It is disappointing that North & South did not interview the Family
Law Section when researching the article.
What is the
truth? Is the Family Court biased against either men or women?
As a professional
working in the Family Court on a daily basis, I have seen little
evidence to support this claim. What I do see on a regular basis
is a system in which judges strive to encourage parties to achieve
the best possible result for their families within the framework
of the legislation. In doing so, they are careful to take guidance
from research findings as well as from expert psychological evidence
on the particular needs of the particular children in the case before
the court.
However, the
Family Law Section does believe that legislative change is required
to ensure the Family Court can more effectively uphold every child's
right to enjoy positive and meaningful relationships with each of
its parents. The Attorney-General has signalled a thorough review
of the laws affecting the care of children. In the meantime the
Section has called for immediate changes so that:·
- where the court makes an ex parte order (ie, an order made
without prior notice to the other parent) that detrimentally
affects the access of one parent, then upon application the
case must come back before the court within 14 days so that
the court can consider the access arrangements in terms of the
child's best interests;
- Family Court judges are given much wider and stronger powers
to enforce access;
- people other than the parents (including counsel for the
child, any other parties to the proceeding and the judge) can
ask for a mediation conference;
- the court can direct counselling for children (currently
it can direct only parties to attend counselling).
By the time
a case gets as far as the Family Court, all members of the family
are hurting. The Family Court, though imperfect, severely under-resourced
and seldom thanked, is, on the whole, doing its best to assist these
families and, above all, to protect and promote the best interests
of the children. It has the unenviable job of balancing the competing
interests of parties, piecing together the clues left by social
scientists and interpreting and applying the legislation. It has
no vested interest in favouring any one class of litigant over another.

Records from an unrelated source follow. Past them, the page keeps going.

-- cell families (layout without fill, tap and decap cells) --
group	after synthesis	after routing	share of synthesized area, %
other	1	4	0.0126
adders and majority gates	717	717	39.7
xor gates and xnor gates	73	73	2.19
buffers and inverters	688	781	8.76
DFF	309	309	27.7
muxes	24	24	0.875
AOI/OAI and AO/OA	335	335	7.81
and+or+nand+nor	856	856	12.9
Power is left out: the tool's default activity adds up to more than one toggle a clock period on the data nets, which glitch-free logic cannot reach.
**src/hw/rtl/cls_pkg.sv**
```systemverilog
// ----------------------------------------------------------------------------
// cls_pkg
// Shared constants and types for the click / double click / long press
// classifier.
// ----------------------------------------------------------------------------
`default_nettype none

package cls_pkg;

  // counter width default and register geometry
  localparam int COUNT_BITS_DEF = 16;
  localparam int REG_W          = 16;
  localparam int APB_DATA_W     = 32;
  localparam int CFG_ADDR_W     = 4;
  localparam int REG_IDX_W      = 2;

  // register indexes
  localparam logic [REG_IDX_W-1:0] REG_FILTER_COUNT = 2'd0;
  localparam logic [REG_IDX_W-1:0] REG_LONG_LIMIT   = 2'd1;
  localparam logic [REG_IDX_W-1:0] REG_DOUBLE_LOW   = 2'd2;
  localparam logic [REG_IDX_W-1:0] REG_DOUBLE_HIGH  = 2'd3;

  // reset values
  localparam logic [REG_W-1:0] FILTER_COUNT_RST = 16'd0;
  localparam logic [REG_W-1:0] LONG_LIMIT_RST   = 16'd120;
  localparam logic [REG_W-1:0] DOUBLE_LOW_RST   = 16'd10;
  localparam logic [REG_W-1:0] DOUBLE_HIGH_RST  = 16'd100;

  // event codes
  localparam int EVENT_W = 2;
  localparam logic [EVENT_W-1:0] EV_NONE   = 2'd0;
  localparam logic [EVENT_W-1:0] EV_SINGLE = 2'd1;
  localparam logic [EVENT_W-1:0] EV_DOUBLE = 2'd2;
  localparam logic [EVENT_W-1:0] EV_LONG   = 2'd3;

  typedef struct packed {
    logic [REG_W-1:0] filter_count;
    logic [REG_W-1:0] long_limit;
    logic [REG_W-1:0] double_low;
    logic [REG_W-1:0] double_high;
  } cls_cfg_t;

endpackage

`default_nettype wire

```
**src/hw/rtl/cls_regs.sv**
```systemverilog
// ----------------------------------------------------------------------------
// cls_regs
// APB register bank holding the prescale limit and the three thresholds.
// ----------------------------------------------------------------------------
`default_nettype none

module cls_regs
  import cls_pkg::*;
(
  input  wire logic                  clk,
  input  wire logic                  rst_n,
  input  wire logic                  psel,
  input  wire logic                  penable,
  input  wire logic                  pwrite,
  input  wire logic [CFG_ADDR_W-1:0] paddr,
  input  wire logic [APB_DATA_W-1:0] pwdata,
  output logic      [APB_DATA_W-1:0] prdata,
  output logic                       pready,
  output cls_cfg_t                   cfg
);

  cls_cfg_t             cfg_r;
  logic                 wr_en;
  logic [REG_IDX_W-1:0] idx;
  logic [REG_W-1:0]     rd_val;

  assign wr_en  = psel & penable & pwrite;
  assign idx    = paddr[CFG_ADDR_W-1:2];
  assign pready = 1'b1;
  assign cfg    = cfg_r;

  always_ff @(posedge clk) begin
    if (!rst_n) begin
      cfg_r.filter_count <= FILTER_COUNT_RST;
      cfg_r.long_limit   <= LONG_LIMIT_RST;
      cfg_r.double_low   <= DOUBLE_LOW_RST;
      cfg_r.double_high  <= DOUBLE_HIGH_RST;
    end else if (wr_en) begin
      unique case (idx)
        REG_FILTER_COUNT: cfg_r.filter_count <= pwdata[REG_W-1:0];
        REG_LONG_LIMIT:   cfg_r.long_limit   <= pwdata[REG_W-1:0];
        REG_DOUBLE_LOW:   cfg_r.double_low   <= pwdata[REG_W-1:0];
        REG_DOUBLE_HIGH:  cfg_r.double_high  <= pwdata[REG_W-1:0];
      endcase
    end
  end

  always_comb begin
    unique case (idx)
      REG_FILTER_COUNT: rd_val = cfg_r.filter_count;
      REG_LONG_LIMIT:   rd_val = cfg_r.long_limit;
      REG_DOUBLE_LOW:   rd_val = cfg_r.double_low;
      REG_DOUBLE_HIGH:  rd_val = cfg_r.double_high;
    endcase
  end

  assign prdata = APB_DATA_W'(rd_val);

endmodule

`default_nettype wire

```
**config.mk**
```make
export PLATFORM = sky130hd
export DESIGN_NAME = cls_regs
export DESIGN_NICKNAME = d
export VERILOG_FILES = /design/src/hw/rtl/cls_pkg.sv /design/src/hw/rtl/cls_regs.sv
export SDC_FILE = /design/constraint.sdc
export NUM_CORES = 1
export LEC_CHECK = 0
export ABC_AREA = 0
export BUFFER_PORTS_ARGS = -buffer_cell sky130_fd_sc_hd__buf_2
export CORE_UTILIZATION = 47
export CTS_CLUSTER_SIZE = 25
export DETAILED_ROUTE_END_ITERATION = 8
export PLACE_DENSITY = 0.85
export SLEW_MARGIN = 0
export SYNTH_ARGS = -nofsm -noshare
export SYNTH_HDL_FRONTEND = slang
export SYNTH_SLANG_ARGS = --single-unit
```
**constraint.sdc**
```tcl
create_clock -name clk -period 1.6 [get_ports clk]
set_clock_uncertainty 0.05 [all_clocks]
set_input_delay 0.24 -clock clk [delete_from_list [all_inputs] [get_ports clk]]
set_output_delay 0.24 -clock clk [all_outputs]
set_load 0.03 [all_outputs]
```
==> out/results.tsv <==
stage	metric	value	unit
run_status	status	finished, final reports clean	
yosys	synthArstFlopShare	0	%
pwr	p_total	3.67	mW
place	dp_cells	448	
clocking	numCtsBuffers	9	
timing	tns	0	ns
floorplan	rows	28	
place	dp_slack	-0.0276	ns
yosys	yosys_warnings	0	
clocking	clockBufferDepth	2	
floorplan	die_x	81.5	um
global_routing	use_met1	27.9	%
detailed_routing	drtAntennaViolNets	0	
timing	fin_ws	0.00859	ns
yosys	synthTopCellsByArea	dfxtp_1 (43%), mux2i_1 (20%), mux4_2 (12%)	
final_layout	layout_commonest_cell	buf_2	
timing	fmax	628	MHz
critical_path	cpPeakStageDelay	0.48	ns
detailed_routing	drt_iter0_markers	82	
floorplan	start_util	49.6	%
global_routing	antenna_found_initial	0	
global_routing	grt_max_degree	47	
global_routing	grt_pass1_wl	10700	um
clocking	worstSkewPairLatency	0.32	ns
detailed_routing	firstDrtPassIters	4	
final_layout	final_area	4000	sq um
critical_path	path_class	reg -> out	
critical_path	startpoint_type	register	
yosys	synth_cells	278	
job	maxCapViolCount	0	
clocking	cts_tree	yes	
global_routing	grt_pass1_vias	2193	
final_layout	fillers	462	
timing	slew_viol_final	0	
min_path	min_path_type	in -> reg	
timing	rsz0062_at_grt	yes	
global_routing	met2_usage	35.2	%
global_routing	track_usage	21.8	%
place	routabilityCongestion	0.778	
critical_path	worstPathCellList	mux4_2, buf_6	
pwr	power.static_leakage	1.86	nW
clocking	htreeDepth	3	
global_routing	gr-usage-met3	5.11	%
pwr	peakVddDrop	0.602	mV
yosys	ys_ff_latch	64	
detailed_routing	wire_per_inst	15.2	um
critical_path	crit_slowest_cell	mux4_2	
global_routing	gr-total-overflow	0	
final_layout	postLayoutCoreUtil	66.8	%
yosys	synth_edf_count	0	
detailed_routing	drc	0	
critical_path	crit_arrival	1.30	ns
place	io_buffers	102	
yosys	yosysTopAreaCellShare	43.2	%
floorplan	dieArea	6640	sq um
yosys	ys_seq_area_share	43.2	%
floorplan	num_io_pins	138	
critical_path	path_max_fanout	3	
critical_path	end_kind	output pin	
final_layout	final_nets	435	
final_layout	synthToLayoutAreaGrowth	34.8	%
final_layout	n_antenna_cell	0	
timing	fin_crit	1.59	ns
critical_path	critPathRequiredTime	1.31	ns
timing	hold_viol	0	
timing	fin_hold_ws	0.139	ns
yosys	post_synth_num_cell_types	27	
clocking	cts_num_sinks	64	
global_routing	top_usage_layer	met2	
yosys	synth.largest_area_cell	dfxtp_1	
clocking	clkTransAtPathRegs	0.07	ns
pwr	powerDensity	918	nW/um^2
final_layout	drive_above_1_share	48.9	%
clocking	cts_root_buf	clkbuf_8	
detailed_routing	vias	2415	
final_layout	largest_reg_flops	64	
final_layout	stdcell_count	474	
timing	setup_viol	0	
yosys	avgSynthCellArea	10.7	sq um
floorplan	die_h	81.5	um
detailed_routing	vias_per_cell	5.09	
yosys	syn_area	2970	sq um
final_layout	final_cell_mix	buf_2 (86), nand2_1 (71), mux2i_1 (58)	
place	place_area	3560	sq um
detailed_routing	routed_wl	7220	um
place	post-dp-hpwl	4980	um
yosys	ys.flop_type	dfxtp_1	
clocking	holdBufCountCts	0	
timing	timing.final.crit_share	99.5	%
floorplan	core	5990	sq um
--- src/rtl/dpx_pkg.sv ---
// Shared types and constants for the data-processing execute unit.
`timescale 1ns / 1ps

package dpx_pkg;

    typedef enum logic [1:0] {
        ST_SKIPPED     = 2'd0,
        ST_EXECUTED    = 2'd1,
        ST_UNSUPPORTED = 2'd2
    } status_t;

    typedef enum logic [3:0] {
        OP_AND = 4'h0,
        OP_EOR = 4'h1,
        OP_SUB = 4'h2,
        OP_RSB = 4'h3,
        OP_ADD = 4'h4,
        OP_ADC = 4'h5,
        OP_SBC = 4'h6,
        OP_RSC = 4'h7,
        OP_TST = 4'h8,
        OP_TEQ = 4'h9,
        OP_CMP = 4'hA,
        OP_CMN = 4'hB,
        OP_ORR = 4'hC,
        OP_MOV = 4'hD,
        OP_BIC = 4'hE,
        OP_MVN = 4'hF
    } op_t;

    typedef enum logic [3:0] {
        COND_EQ = 4'h0,
        COND_NE = 4'h1,
        COND_CS = 4'h2,
        COND_CC = 4'h3,
        COND_MI = 4'h4,
        COND_PL = 4'h5,
        COND_VS = 4'h6,
        COND_VC = 4'h7,
        COND_HI = 4'h8,
        COND_LS = 4'h9,
        COND_GE = 4'hA,
        COND_LT = 4'hB,
        COND_GT = 4'hC,
        COND_LE = 4'hD,
        COND_AL = 4'hE,
        COND_NV = 4'hF
    } cond_t;

    typedef enum logic [1:0] {
        SHIFT_LSL = 2'd0,
        SHIFT_LSR = 2'd1,
        SHIFT_ASR = 2'd2,
        SHIFT_ROR = 2'd3
    } shift_t;

    localparam logic [1:0] CLASS_DP     = 2'b00;
    localparam logic [1:0] CLASS_BRANCH = 2'b10;
    localparam logic [3:0] MUL_MARK     = 4'b1001;
    localparam logic [3:0] REG_PC       = 4'd15;
    localparam logic [3:0] REG_LINK     = 4'd14;
    localparam int unsigned NUM_GP      = 15;

endpackage

--- src/rtl/arm_data_processing_execute.sv ---
// Top level: one-instruction-per-beat data-processing execute unit.
//
//  channel      | direction | handshake                        | payload
//  instruction  | in        | instruction_valid/_stall         | instruction[31:0]
//  result       | out       | result_valid/_stall              | status, reg_written,
//               |           |                                  | reg_index, reg_value,
//               |           |                                  | flags_out, pc_out
//
// One beat per cycle sustained while result_stall is low. The decode registers take
// the word and three register-file reads; the execute stage then runs shift, ALU or
// multiply, commits state and loads the result register.
// Reset clears r0..r14 (through per-entry valid bits), pc and flags at once.
// A stalled result holds the execute stage, which then stalls the input.
`timescale 1ns / 1ps

module arm_data_processing_execute #(
    parameter int unsigned PC_STEP = 4
) (
    input  logic        clk,
    input  logic        rst_n,
    input  logic        instruction_valid,
    output logic        instruction_stall,
    input  logic [31:0] instruction,
    output logic        result_valid,
    input  logic        result_stall,
    output logic [1:0]  status,
    output logic        reg_written,
    output logic [3:0]  reg_index,
    output logic [31:0] reg_value,
    output logic [3:0]  flags_out,
    output logic [31:0] pc_out
);

    // register file: two copies so three operands can be read per beat
    logic [31:0] gpa_mem [dpx_pkg::NUM_GP];
    logic [31:0] gpb_mem [dpx_pkg::NUM_GP];
    logic [dpx_pkg::NUM_GP-1:0] gp_vld_reg;

    logic [31:0] pc_reg;
    logic [3:0]  nzcv_reg;

    // decode stage
    logic        ir_valid_reg;
    logic [31:0] ir_reg;
    logic [31:0] raw_a_reg, raw_m_reg, raw_s_reg;
    logic        vld_a_reg, vld_m_reg, vld_s_reg;
    logic        hit_a_reg, hit_m_reg, hit_s_reg;
    logic [31:0] byp_reg;

    // result stage
    logic        result_valid_reg;
    logic [1:0]  status_reg;
    logic        reg_written_reg;
    logic [3:0]  reg_index_reg;
    logic [31:0] reg_value_reg;
    logic [3:0]  flags_out_reg;
    logic [31:0] pc_out_reg;

    logic        in_fire, out_free, ex_fire;
    logic        in_is_mul;
    logic [3:0]  in_addr_a, in_addr_m, in_addr_s;

    // execute signals
    logic [3:0]  ex_addr_a, ex_addr_m, ex_addr_s;
    logic        ex_is_mul;
    logic [31:0] pc_adv;
    logic [31:0] op_a, op_m, op_s;
    logic        flag_n, flag_z, flag_c, flag_v;
    logic        cond_ok;
    logic [7:0]  sh_amt;
    logic [31:0] sh_val;
    logic        sh_c;
    logic [31:0] op_b;
    logic        op_bc;
    dpx_pkg::op_t opcode;
    logic [31:0] add_x, add_y;
    logic        add_ci;
    logic [32:0] add_sum;
    logic [31:0] add_res;
    logic        add_v;
    logic [31:0] prod;
    logic [31:0] mul_res;
    logic [31:0] br_off;

    dpx_pkg::status_t ex_status;
    logic        ex_wr;
    logic [3:0]  ex_widx;
    logic [31:0] ex_wval;
    logic [3:0]  nzcv_next;
    logic [31:0] pc_next;
    logic        ex_mem_we;

    // ---------------- handshake ----------------
    assign out_free          = !result_valid_reg || !result_stall;
    assign ex_fire           = ir_valid_reg && out_free;
    assign instruction_stall = ir_valid_reg && !out_free;
    assign in_fire           = instruction_valid && !instruction_stall;

    // ---------------- decode: read addresses ----------------
    assign in_is_mul = (instruction[27:26] == dpx_pkg::CLASS_DP)
                    && (instruction[7:4] == dpx_pkg::MUL_MARK);
    assign in_addr_a = in_is_mul ? instruction[15:12] : instruction[19:16];
    assign in_addr_m = instruction[3:0];
    assign in_addr_s = instruction[11:8];

    always_ff @(posedge clk or negedge rst_n)
    begin
        if (!rst_n)
        begin
            ir_valid_reg <= 1'b0;
        end
        else if (in_fire)
        begin
            ir_valid_reg <= 1'b1;
        end
        else if (ex_fire)
        begin
            ir_valid_reg <= 1'b0;
        end
    end

    // load the word with its operand reads; forward the write committing this edge
    always_ff @(posedge clk)
    begin
        if (in_fire)
        begin
            ir_reg    <= instruction;
            raw_a_reg <= gpa_mem[in_addr_a];
            raw_m_reg <= gpa_mem[in_addr_m];
            raw_s_reg <= gpb_mem[in_addr_s];
            vld_a_reg <= (in_addr_a != dpx_pkg::REG_PC) && gp_vld_reg[in_addr_a];
            vld_m_reg <= (in_addr_m != dpx_pkg::REG_PC) && gp_vld_reg[in_addr_m];
            vld_s_reg <= (in_addr_s != dpx_pkg::REG_PC) && gp_vld_reg[in_addr_s];
            hit_a_reg <= ex_fire && ex_mem_we && (ex_widx == in_addr_a);
            hit_m_reg <= ex_fire && ex_mem_we && (ex_widx == in_addr_m);
            hit_s_reg <= ex_fire && ex_mem_we && (ex_widx == in_addr_s);
            byp_reg   <= ex_wval;
        end
    end

    // ---------------- execute ----------------
    assign ex_is_mul = (ir_reg[27:26] == dpx_pkg::CLASS_DP)
                    && (ir_reg[7:4] == dpx_pkg::MUL_MARK);
    assign ex_addr_a = ex_is_mul ? ir_reg[15:12] : ir_reg[19:16];
    assign ex_addr_m = ir_reg[3:0];
    assign ex_addr_s = ir_reg[11:8];
    assign pc_adv    = pc_reg + 32'(PC_STEP);

    always_comb
    begin
        if (hit_a_reg)
            op_a = byp_reg;
        else if (ex_addr_a == dpx_pkg::REG_PC)
            op_a = pc_adv;
        else
            op_a = vld_a_reg ? raw_a_reg : 32'd0;

        if (hit_m_reg)
            op_m = byp_reg;
        else if (ex_addr_m == dpx_pkg::REG_PC)
            op_m = pc_adv;
        else
            op_m = vld_m_reg ? raw_m_reg : 32'd0;

        if (hit_s_reg)
            op_s = byp_reg;
        else if (ex_addr_s == dpx_pkg::REG_PC)
            op_s = pc_adv;
        else
            op_s = vld_s_reg ? raw_s_reg : 32'd0;
    end

    assign flag_n = nzcv_reg[3];
    assign flag_z = nzcv_reg[2];
    assign flag_c = nzcv_reg[1];
    assign flag_v = nzcv_reg[0];

    always_comb
    begin
        case (dpx_pkg::cond_t'(ir_reg[31:28]))
            dpx_pkg::COND_EQ: cond_ok = flag_z;
            dpx_pkg::COND_NE: cond_ok = !flag_z;
            dpx_pkg::COND_CS: cond_ok = flag_c;
            dpx_pkg::COND_CC: cond_ok = !flag_c;
            dpx_pkg::COND_MI: cond_ok = flag_n;
            dpx_pkg::COND_PL: cond_ok = !flag_n;
            dpx_pkg::COND_VS: cond_ok = flag_v;
            dpx_pkg::COND_VC: cond_ok = !flag_v;
            dpx_pkg::COND_HI: cond_ok = flag_c && !flag_z;
            dpx_pkg::COND_LS: cond_ok = !flag_c || flag_z;
            dpx_pkg::COND_GE: cond_ok = (flag_n == flag_v);
            dpx_pkg::COND_LT: cond_ok = (flag_n != flag_v);
            dpx_pkg::COND_GT: cond_ok = !flag_z && (flag_n == flag_v);
            dpx_pkg::COND_LE: cond_ok = flag_z || (flag_n != flag_v);
            dpx_pkg::COND_AL: cond_ok = 1'b1;
            default:          cond_ok = 1'b0;
        endcase
    end

    // barrel shifter; ROR is left as a pass-through
    assign sh_amt = ir_reg[4] ? op_s[7:0] : {3'd0, ir_reg[11:7]};

    always_comb
    begin
        logic [32:0] lsl_t;
        logic [32:0] lsr_t;
        logic [32:0] asr_t;
        lsl_t  = {1'b0, op_m} << sh_amt[4:0];
        lsr_t  = {op_m, 1'b0} >> sh_amt[4:0];
        asr_t  = 33'($signed({op_m, 1'b0}) >>> sh_amt[4:0]);
        sh_val = op_m;
        sh_c   = flag_c;
        if (sh_amt != 8'd0)
        begin
            case (dpx_pkg::shift_t'(ir_reg[6:5]))
                dpx_pkg::SHIFT_LSL:
                begin
                    if (sh_amt < 8'd32)
                    begin
                        sh_val = lsl_t[31:0];
                        sh_c   = lsl_t[32];
                    end
                    else
                    begin
                        sh_val = 32'd0;
                        sh_c   = (sh_amt == 8'd32) ? op_m[0] : 1'b0;
                    end
                end
                dpx_pkg::SHIFT_LSR:
                begin
                    if (sh_amt < 8'd32)
                    begin
                        sh_val = lsr_t[32:1];
                        sh_c   = lsr_t[0];
                    end
                    else
                    begin
                        sh_val = 32'd0;
                        sh_c   = (sh_amt == 8'd32) ? op_m[31] : 1'b0;
                    end
                end
                dpx_pkg::SHIFT_ASR:
                begin
                    if (sh_amt < 8'd32)
                    begin
                        sh_val = asr_t[32:1];
                        sh_c   = asr_t[0];
                    end
                    else
                    begin
                        sh_val = {32{op_m[31]}};
                        sh_c   = op_m[31];
                    end
                end
                default:
                begin
                    sh_val = op_m;
                    sh_c   = flag_c;
                end
            endcase
        end
    end

    // immediate operand is imm8 unrotated, carry kept
    assign op_b  = ir_reg[25] ? {24'd0, ir_reg[7:0]} : sh_val;
    assign op_bc = ir_reg[25] ? flag_c : sh_c;

    assign opcode = dpx_pkg::op_t'(ir_reg[24:21]);

    // one adder serves all arithmetic ops
    always_comb
    begin
        add_x  = op_a;
        add_y  = op_b;
        add_ci = 1'b0;
        case (opcode)
            dpx_pkg::OP_SUB, dpx_pkg::OP_CMP:
            begin
                add_y  = ~op_b;
                add_ci = 1'b1;
            end
            dpx_pkg::OP_RSB:
            begin
                add_x  = op_b;
                add_y  = ~op_a;
                add_ci = 1'b1;
            end
            dpx_pkg::OP_ADC:
            begin
                add_ci = flag_c;
            end
            dpx_pkg::OP_SBC:
            begin
                add_y  = ~op_b;
                add_ci = flag_c;
            end
            dpx_pkg::OP_RSC:
            begin
                add_x  = op_b;
                add_y  = ~op_a;
                add_ci = flag_c;
            end
            default:
            begin
                add_x  = op_a;
                add_y  = op_b;
                add_ci = 1'b0;
            end
        endcase
    end

    assign add_sum = {1'b0, add_x} + {1'b0, add_y} + {32'd0, add_ci};
    assign add_res = add_sum[31:0];
    assign add_v   = ~(add_x[31] ^ add_y[31]) & (add_x[31] ^ add_res[31]);

    assign prod    = op_m * op_s;
    assign mul_res = prod + (ir_reg[21] ? op_a : 32'd0);

    assign br_off  = {{6{ir_reg[23]}}, ir_reg[23:0], 2'b00};

    always_comb
    begin
        logic [31:0] lres;
        logic        arith;
        lres      = 32'd0;
        arith     = 1'b0;
        ex_status = dpx_pkg::ST_EXECUTED;
        ex_wr     = 1'b0;
        ex_widx   = 4'd0;
        ex_wval   = 32'd0;
        nzcv_next = nzcv_reg;
        pc_next   = pc_adv;
        if (!cond_ok)
        begin
            ex_status = dpx_pkg::ST_SKIPPED;
        end
        else if (ex_is_mul)
        begin
            ex_wr   = 1'b1;
            ex_widx = ir_reg[19:16];
            ex_wval = mul_res;
            if (ir_reg[20])
                nzcv_next = {mul_res[31], mul_res == 32'd0, nzcv_reg[1:0]};
        end
        else if (ir_reg[27:26] == dpx_pkg::CLASS_DP)
        begin
            arith = opcode inside {dpx_pkg::OP_SUB, dpx_pkg::OP_RSB, dpx_pkg::OP_ADD,
                                   dpx_pkg::OP_ADC, dpx_pkg::OP_SBC, dpx_pkg::OP_RSC,
                                   dpx_pkg::OP_CMP, dpx_pkg::OP_CMN};
            case (opcode)
                dpx_pkg::OP_AND, dpx_pkg::OP_TST: lres = op_a & op_b;
                dpx_pkg::OP_EOR, dpx_pkg::OP_TEQ: lres = op_a ^ op_b;
                dpx_pkg::OP_ORR:                  lres = op_a | op_b;
                dpx_pkg::OP_MOV:                  lres = op_b;
                dpx_pkg::OP_BIC:                  lres = op_a & ~op_b;
                dpx_pkg::OP_MVN:                  lres = ~op_b;
                default:                          lres = add_res;
            endcase
            // compares only touch flags
            if (!(opcode inside {dpx_pkg::OP_TST, dpx_pkg::OP_TEQ,
                                 dpx_pkg::OP_CMP, dpx_pkg::OP_CMN}))
            begin
                ex_wr   = 1'b1;
                ex_widx = ir_reg[15:12];
                ex_wval = lres;
            end
            if (ir_reg[20])
            begin
                if (arith)
                    nzcv_next = {lres[31], lres == 32'd0, add_sum[32], add_v};
                else
                    nzcv_next = {lres[31], lres == 32'd0, op_bc, nzcv_reg[0]};
            end
        end
        else if ((ir_reg[27:26] == dpx_pkg::CLASS_BRANCH) && ir_reg[25])
        begin
            if (ir_reg[24])
            begin
                ex_wr   = 1'b1;
                ex_widx = dpx_pkg::REG_LINK;
                ex_wval = pc_adv;
            end
            pc_next = pc_adv + br_off;
        end
        else
        begin
            ex_status = dpx_pkg::ST_UNSUPPORTED;
        end
        // a write to r15 redirects the pc
        if (ex_wr && (ex_widx == dpx_pkg::REG_PC))
            pc_next = ex_wval;
    end

    assign ex_mem_we = ex_wr && (ex_widx != dpx_pkg::REG_PC);

    // ---------------- commit ----------------
    always_ff @(posedge clk)
    begin
        if (ex_fire && ex_mem_we)
        begin
            gpa_mem[ex_widx] <= ex_wval;
            gpb_mem[ex_widx] <= ex_wval;
        end
    end

    always_ff @(posedge clk or negedge rst_n)
    begin
        if (!rst_n)
        begin
            gp_vld_reg <= '0;
            pc_reg     <= 32'd0;
            nzcv_reg   <= 4'd0;
        end
        else if (ex_fire)
        begin
            if (ex_mem_we)
                gp_vld_reg[ex_widx] <= 1'b1;
            pc_reg   <= pc_next;
            nzcv_reg <= nzcv_next;
        end
    end

    always_ff @(posedge clk or negedge rst_n)
    begin
        if (!rst_n)
        begin
            result_valid_reg <= 1'b0;
        end
        else if (ex_fire)
        begin
            result_valid_reg <= 1'b1;
        end
        else if (!result_stall)
        begin
            result_valid_reg <= 1'b0;
        end
    end

    always_ff @(posedge clk)
    begin
        if (ex_fire)
        begin
            status_reg      <= ex_status;
            reg_written_reg <= ex_wr;
            reg_index_reg   <= ex_widx;
            reg_value_reg   <= ex_wval;
            flags_out_reg   <= nzcv_next;
            pc_out_reg      <= pc_next;
        end
    end

    assign result_valid = result_valid_reg;
    assign status       = status_reg;
    assign reg_written  = reg_written_reg;
    assign reg_index    = reg_index_reg;
    assign reg_value    = reg_value_reg;
    assign flags_out    = flags_out_reg;
    assign pc_out       = pc_out_reg;

`ifndef SYNTHESIS
    a_fire_gives_result: assert property (@(posedge clk) disable iff (!rst_n)
        ex_fire |=> result_valid_reg)
        else $error("executed beat produced no result");

    a_skip_no_write: assert property (@(posedge clk) disable iff (!rst_n)
        ex_fire && !cond_ok |-> !ex_wr && (nzcv_next == nzcv_reg) && (pc_next == pc_adv))
        else $error("skipped beat changed state");

    a_unsupported_keeps_flags: assert property (@(posedge clk) disable iff (!rst_n)
        ex_fire && (ex_status == dpx_pkg::ST_UNSUPPORTED) |=> nzcv_reg == $past(nzcv_reg))
        else $error("unsupported beat changed flags");

    a_flags_report: assert property (@(posedge clk) disable iff (!rst_n)
        ex_fire |=> flags_out_reg == nzcv_reg && pc_out_reg == pc_reg)
        else $error("reported flags or pc differ from committed state");

    a_no_write_zero: assert property (@(posedge clk) disable iff (!rst_n)
        result_valid_reg && !reg_written_reg |-> reg_index_reg == 4'd0 && reg_value_reg == 32'd0)
        else $error("result reports write data without a write");
`endif

endmodule

--- config.mk ---
export PLATFORM = sky130hd
export DESIGN_NAME = arm_data_processing_execute
export DESIGN_NICKNAME = d
export VERILOG_FILES = /design/src/rtl/dpx_pkg.sv /design/src/rtl/arm_data_processing_execute.sv
export SDC_FILE = /design/constraint.sdc
export NUM_CORES = 2
export LEC_CHECK = 0
export ABC_AREA = 0
export BUFFER_PORTS_ARGS = -buffer_cell sky130_fd_sc_hd__buf_4
export CORE_ASPECT_RATIO = 2
export CORE_MARGIN = 2
export CORE_UTILIZATION = 45
export DETAILED_ROUTE_END_ITERATION = 6
export SLEW_MARGIN = 0
export SYNTH_ARGS = -nofsm -noshare
export SYNTH_HDL_FRONTEND = slang
export SYNTH_SLANG_ARGS = --single-unit
--- constraint.sdc ---
create_clock -name clk -period 13.3 [get_ports clk]
set_clock_uncertainty 0.1 [all_clocks]
set_input_delay 1.995 -clock clk [delete_from_list [all_inputs] [get_ports clk]]
set_output_delay 1.995 -clock clk [all_outputs]
set_load 0.03 [all_outputs]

Yet whatever decisions it makes, it opens itself up to attack by
one group or another.
Criticism is
healthy and necessary but there is also a need to guard against
accepting, too readily, arguments advanced by those suffering emotional
anguish, no matter how genuine they may be. Just because a litigant
did not obtain their desired result from the court or even a result
that would be fair to them, does not mean that the court is biased
against them. The court is required by statute to be "biased" in
favour of children, to hold their best interests paramount. It is
also required to apply the laws passed by Parliament - including
laws that specifically require the court to restrict access to supervised
access where a parent has been violent (until satisfied - usually
after hearing evidence - that the child would be safe if access
was unsupervised).
As the recent
television documentary illustrated, Family Court judges in this
country expend a great deal of energy assisting families to resolve
their conflicts in a conciliatory and 'holistic' fashion. In addition
to their own personal endeavours to assist parties, they utilise
a wide range of other tools including court-directed counselling,
judge-led mediation, court-directed input from counsel for the child
and court-ordered assessments and reports from child experts. It
would be far easier, I would suggest, for Family Court judges to
simply hear the evidence and impose decisions without first exhausting
the opportunities to assist and encourage parties to approach family
conflict in a constructive and child-focused way. Thankfully Family
Court judges in this country have not reached this stage of despondency
and cynicism. Let's try and keep it that way!